PHILIPPE SANDS: The memo appears to be the very first time that the upper echelons of the military or the administration have abandoned President Lincoln's famous disposition of 1863: the U.S. military doesn't do cruelty.... It's called the U.S. Army Field Manual, and it's the bible for the military. And the military, of course, has fallen into error, and have been previous examples of abuse.... But apparently, what hasn't happened before is the abandonment of the rules against cruelty. And the Geneva Conventions were set aside, as Doug Feith, told me, precisely in order to clear the slate and allow aggressive interrogation... at the insistence of Doug Feith and a small group, including some lawyers. And the memo by Donald Rumsfeld then came in December, 2002, after they had identified Muhammed al-Qahtani. But it was permitted to occupy the space that had been created by clearing away the brush work of the Geneva Conventions. And by removing Geneva, that memo became possible.

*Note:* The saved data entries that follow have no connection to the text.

$ cat src/rtl/prim_chain_golden.sv
// prim_chain_golden
// Combinational expected-value generator for a chain of DEPTH stages.
// Ports:
//   vec_i  - chain input vector (2*IO_PAIRS bits)
//   gold_o - expected chain output for vec_i
module prim_chain_golden
    import prim_chain_pkg::*;
#(
    parameter int IO_PAIRS = 7,
    parameter int DEPTH    = 1
) (
    input  logic [2*IO_PAIRS-1:0] vec_i,
    output logic [2*IO_PAIRS-1:0] gold_o
);

    localparam int W = 2 * IO_PAIRS;

    assign gold_o = W'(golden_chain(MAX_W'(vec_i), IO_PAIRS, DEPTH));

endmodule

$ cat src/rtl/prim_chain_test_ctrl.sv
// prim_chain_test_ctrl
// Drives index vectors 0..NUM_VECTORS-1 into a combinational XOR/NOT chain,
// waits SETTLE_CYCLES, compares the chain output with the golden model and
// records the number of failing vectors and the first failing index.
// Ports:
//   clk, rst        - clock, asynchronous active-high reset
//   start           - begin a run (accepted only in IDLE)
//   dut_in          - stimulus to the chain input
//   dut_out         - chain output
//   busy            - run in progress (DRIVE of vector 0 .. last CHECK)
//   done            - one-cycle pulse at the end of a run
//   mismatch_count  - failing vectors in the last run
//   fail_valid      - at least one failure in the last run
//   first_fail      - index of the first failing vector
module prim_chain_test_ctrl
    import prim_chain_pkg::*;
#(
    parameter  int IO_PAIRS      = 7,
    parameter  int DEPTH         = 1,
    parameter  int NUM_VECTORS   = 256,
    parameter  int SETTLE_CYCLES = 2,
    localparam int W             = 2 * IO_PAIRS,
    localparam int MC_W          = $clog2(NUM_VECTORS + 1),
    localparam int IDX_W         = (NUM_VECTORS > 1) ? $clog2(NUM_VECTORS) : 1
) (
    input  logic             clk,
    input  logic             rst,
    input  logic             start,
    output logic [W-1:0]     dut_in,
    input  logic [W-1:0]     dut_out,
    output logic             busy,
    output logic             done,
    output logic [MC_W-1:0]  mismatch_count,
    output logic             fail_valid,
    output logic [IDX_W-1:0] first_fail
);

    localparam int CNT_W       = (SETTLE_CYCLES > 0) ? $clog2(SETTLE_CYCLES + 1) : 1;
    // SETTLE lasts load+1 cycles because the exit test is on zero.
    localparam int SETTLE_LOAD = (SETTLE_CYCLES > 0) ? SETTLE_CYCLES - 1 : 0;
    localparam logic [IDX_W-1:0] LAST_IDX = IDX_W'(NUM_VECTORS - 1);

    state_e           state_q, state_d;
    logic [IDX_W-1:0] idx_q, idx_d;
    logic [CNT_W-1:0] cnt_q, cnt_d;
    logic [W-1:0]     dut_in_q, dut_in_d;
    logic [MC_W-1:0]  mc_q, mc_d;
    logic             fv_q, fv_d;
    logic [IDX_W-1:0] ff_q, ff_d;
    logic             busy_q, busy_d;
    logic             done_q, done_d;
    logic [W-1:0]     gold;
    logic             mismatch;

    prim_chain_golden #(
        .IO_PAIRS (IO_PAIRS),
        .DEPTH    (DEPTH)
    ) u_golden (
        .vec_i  (dut_in_q),
        .gold_o (gold)
    );

    assign mismatch = (dut_out != gold);

    always_ff @(posedge clk or posedge rst) begin
        if (rst) begin
            state_q  <= ST_IDLE;
            idx_q    <= '0;
            cnt_q    <= '0;
            dut_in_q <= '0;
            mc_q     <= '0;
            fv_q     <= 1'b0;
            ff_q     <= '0;
            busy_q   <= 1'b0;
            done_q   <= 1'b0;
        end else begin
            state_q  <= state_d;
            idx_q    <= idx_d;
            cnt_q    <= cnt_d;
            dut_in_q <= dut_in_d;
            mc_q     <= mc_d;
            fv_q     <= fv_d;
            ff_q     <= ff_d;
            busy_q   <= busy_d;
            done_q   <= done_d;
        end
    end

    always_comb begin
        state_d  = state_q;
        idx_d    = idx_q;
        cnt_d    = cnt_q;
        dut_in_d = dut_in_q;
        mc_d     = mc_q;
        fv_d     = fv_q;
        ff_d     = ff_q;
        case (state_q)
            ST_IDLE: begin
                if (start) begin
                    state_d  = ST_DRIVE;
                    idx_d    = '0;
                    dut_in_d = '0;
                    mc_d     = '0;
                    fv_d     = 1'b0;
                    ff_d     = '0;
                end
            end
            ST_DRIVE: begin
                cnt_d   = CNT_W'(SETTLE_LOAD);
                state_d = (SETTLE_CYCLES > 0) ? ST_SETTLE : ST_CHECK;
            end
            ST_SETTLE: begin
                if (cnt_q == '0) begin
                    state_d = ST_CHECK;
                end else begin
                    cnt_d = cnt_q - CNT_W'(1);
                end
            end
            ST_CHECK: begin
                if (mismatch) begin
                    mc_d = mc_q + MC_W'(1);
                    if (!fv_q) begin
                        fv_d = 1'b1;
                        ff_d = idx_q;
                    end
                end
                if (idx_q == LAST_IDX) begin
                    state_d = ST_DONE;
                end else begin
                    idx_d    = idx_q + IDX_W'(1);
                    // Register the next stimulus so it is stable for the whole DRIVE cycle.
                    dut_in_d = W'(idx_d);
                    state_d  = ST_DRIVE;
                end
            end
            ST_DONE: begin
                state_d = ST_IDLE;
            end
            default: begin
                state_d = ST_IDLE;
            end
        endcase
    end

    always_comb begin
        busy_d = (state_d == ST_DRIVE) || (state_d == ST_SETTLE) || (state_d == ST_CHECK);
        done_d = (state_d == ST_DONE);
    end

    assign dut_in         = dut_in_q;
    assign busy           = busy_q;
    assign done           = done_q;
    assign mismatch_count = mc_q;
    assign fail_valid     = fv_q;
    assign first_fail     = ff_q;

endmodule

Why does it abandon American values? It abandons American values because this military in this country has a very fine tradition, as we've been discussing, of not doing cruelty. It's a proud tradition, and it's a tradition born on issues of principle, but also pragmatism. No country is more exposed internationally than the United States.
I've listened, for example, to Justice Antonin Scalia saying, if the president wants to authorize torture, there's nothing in our constitution which stops it. Now, pause for a moment. That is such a foolish thing to say. If the United States president can do that, then why can't the Iranian president do that, or the British prime minister do that, or the Egyptian president do that? You open the door in that way, to all sorts of abuses, and you expose the American military to real dangers, which is why the backlash began with the U.S. Military.... It slipped into a culture of cruelty. There was a, it was put very pithily for me by a clinical psychologist, Mike Gellers, who is with the Naval Criminal Investigation Service, spending time down at Guantanamo, who described to me how once you open the door to a little bit of cruelty, people will believe that more cruelty is a good thing. And once the dogs are unleashed, it's impossible to put them back on. And that's the basis for the belief amongst a lot of people in the military that the interrogation techniques basically slipped from Guantanamo to Iraq, and to Abu Ghraib. And that's why, that's why the administration has to resist the argument and the claim that this came from the top.... It started with a few bad eggs. The administration has talked about a few bad eggs. I don't think the bad eggs are at the bottom. I think the bad eggs are at the top. And what they did was open a door which allowed the migration of abuse, of cruelty and torture to other parts of the world in ways that I think the United States will be struggling to contain for many years to come.
We have a long road of recovery ahead -- if we take it. Electing John McCain, who's abandoned his former opposition to torture, means we take the slippery road instead.